2年程順調に付き合ったが、結婚を意識して初めてお互いの価値観の違いに気付き始めた。2人の時間を大切にしたいと考える沙羅と仕事や友人関係との付き合いを大切にする直也。典型的なだらしないタイプの直也は洗濯物を一枚一枚きちんと畳む沙耶香に窮屈さを覚え、沙耶香には直也のだらしなさが目に付くことがあった。細かいことを気にしない直也に沙耶香が突っかかる形で喧嘩も増えていった。最近では2人共そんなパワーも残ってなく、できる限り接触をしないようにとお互いに動いていた。まだ同棲をしていなかったことで助けられた部分もあった。

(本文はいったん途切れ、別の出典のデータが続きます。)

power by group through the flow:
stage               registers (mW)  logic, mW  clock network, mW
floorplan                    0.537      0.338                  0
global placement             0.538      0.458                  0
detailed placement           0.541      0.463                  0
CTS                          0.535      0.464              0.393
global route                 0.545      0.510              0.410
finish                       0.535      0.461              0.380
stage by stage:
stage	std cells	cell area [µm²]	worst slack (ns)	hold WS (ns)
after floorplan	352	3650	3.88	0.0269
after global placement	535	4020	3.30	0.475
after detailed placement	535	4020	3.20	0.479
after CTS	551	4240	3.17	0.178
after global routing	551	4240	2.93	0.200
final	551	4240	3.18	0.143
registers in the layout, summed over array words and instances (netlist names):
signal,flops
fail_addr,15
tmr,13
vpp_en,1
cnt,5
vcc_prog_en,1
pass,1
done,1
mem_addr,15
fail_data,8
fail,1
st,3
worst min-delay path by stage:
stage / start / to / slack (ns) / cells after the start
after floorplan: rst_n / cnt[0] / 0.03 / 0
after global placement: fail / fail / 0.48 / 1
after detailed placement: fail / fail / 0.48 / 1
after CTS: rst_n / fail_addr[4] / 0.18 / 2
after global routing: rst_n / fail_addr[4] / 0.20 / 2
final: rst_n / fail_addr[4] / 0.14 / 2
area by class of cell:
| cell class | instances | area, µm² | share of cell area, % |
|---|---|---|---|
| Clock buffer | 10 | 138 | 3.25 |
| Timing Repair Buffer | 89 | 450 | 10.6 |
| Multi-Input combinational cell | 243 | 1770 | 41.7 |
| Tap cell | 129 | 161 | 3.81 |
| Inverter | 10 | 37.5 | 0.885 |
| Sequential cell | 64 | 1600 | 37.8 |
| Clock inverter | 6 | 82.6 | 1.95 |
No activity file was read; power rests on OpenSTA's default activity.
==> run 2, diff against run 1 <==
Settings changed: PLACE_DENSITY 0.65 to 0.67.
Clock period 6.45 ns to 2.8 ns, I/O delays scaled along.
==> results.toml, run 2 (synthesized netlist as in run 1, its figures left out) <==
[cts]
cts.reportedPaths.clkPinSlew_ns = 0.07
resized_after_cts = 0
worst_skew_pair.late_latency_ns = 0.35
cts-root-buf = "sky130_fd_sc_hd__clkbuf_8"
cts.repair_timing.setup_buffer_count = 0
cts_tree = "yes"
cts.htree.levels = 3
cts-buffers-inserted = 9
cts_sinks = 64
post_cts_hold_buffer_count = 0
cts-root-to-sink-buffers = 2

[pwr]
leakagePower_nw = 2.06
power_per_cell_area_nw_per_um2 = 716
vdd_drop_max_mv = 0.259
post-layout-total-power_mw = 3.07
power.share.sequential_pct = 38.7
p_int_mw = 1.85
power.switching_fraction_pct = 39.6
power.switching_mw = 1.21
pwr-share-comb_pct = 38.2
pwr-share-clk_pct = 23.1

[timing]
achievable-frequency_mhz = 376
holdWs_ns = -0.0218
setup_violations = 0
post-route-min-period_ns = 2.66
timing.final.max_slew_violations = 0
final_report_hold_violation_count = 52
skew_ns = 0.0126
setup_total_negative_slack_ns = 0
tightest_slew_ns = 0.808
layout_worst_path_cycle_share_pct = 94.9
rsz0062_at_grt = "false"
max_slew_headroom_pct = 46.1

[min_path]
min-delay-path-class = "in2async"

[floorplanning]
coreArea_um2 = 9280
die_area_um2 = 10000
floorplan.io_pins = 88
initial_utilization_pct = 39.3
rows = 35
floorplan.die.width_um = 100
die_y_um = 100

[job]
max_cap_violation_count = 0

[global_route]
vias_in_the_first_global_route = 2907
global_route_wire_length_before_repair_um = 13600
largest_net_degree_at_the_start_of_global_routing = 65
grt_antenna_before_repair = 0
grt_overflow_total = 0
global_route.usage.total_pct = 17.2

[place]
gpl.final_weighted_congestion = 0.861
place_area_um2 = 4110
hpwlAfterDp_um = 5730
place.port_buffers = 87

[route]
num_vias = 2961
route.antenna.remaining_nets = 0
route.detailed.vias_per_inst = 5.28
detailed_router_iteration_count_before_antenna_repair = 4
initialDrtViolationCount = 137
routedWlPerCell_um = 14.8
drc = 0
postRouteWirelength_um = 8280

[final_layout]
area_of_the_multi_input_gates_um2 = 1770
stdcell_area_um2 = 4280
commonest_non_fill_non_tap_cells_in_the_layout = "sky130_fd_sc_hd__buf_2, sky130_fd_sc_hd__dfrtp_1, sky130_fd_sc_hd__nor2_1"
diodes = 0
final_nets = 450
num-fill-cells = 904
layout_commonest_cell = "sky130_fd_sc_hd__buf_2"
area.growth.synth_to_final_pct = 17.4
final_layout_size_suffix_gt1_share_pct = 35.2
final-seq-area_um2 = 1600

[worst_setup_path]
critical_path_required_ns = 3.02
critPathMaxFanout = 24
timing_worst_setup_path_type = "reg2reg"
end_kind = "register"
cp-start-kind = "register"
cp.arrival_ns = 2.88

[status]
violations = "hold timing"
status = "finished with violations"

それでも沙耶香はいつか2人で乗り越えてまた新たに良い関係が築き直せる日が来ると信じていた。沙耶香は大手メーカーの経理として働いていて同世代の女性と比べると収入も良い方だったが、既に31歳になっており、もう後がないと意地になっていた。今はこんな風になってしまったが付き合ってからしばらくは本当に楽しかった。直也の荒々しい男らしさと沙耶香の気丈ながらもまじめで控えめな女性らしさ、タイプの違う二人だからこそ惹かれあった。
しかし直也は33歳でちょうど仕事でも三回目の昇格をしたばかりだった。一番楽しい時期を迎えたところだったので沙耶香のことをそれほど思いやっている余裕がなかった。沙耶香は気づかなかったが、実際に直也は他の女で性処理をすることも多々あった。直也は結婚をしたくないわけではなかったが沙耶香程には結婚に希望を持っているわけでもなかった。
むしろここ最近の沙耶香との荒れた関係性に疲れ切った直也は2人の関係にもう終止符を打ちたいと考えていた。そして最後くらい悪者になろうと「ごめん、他に好きな子ができた」と遂に沙耶香に伝えたのだった。これといって好きな女はいなかったが、次の彼女候補はいくらでもいたのである。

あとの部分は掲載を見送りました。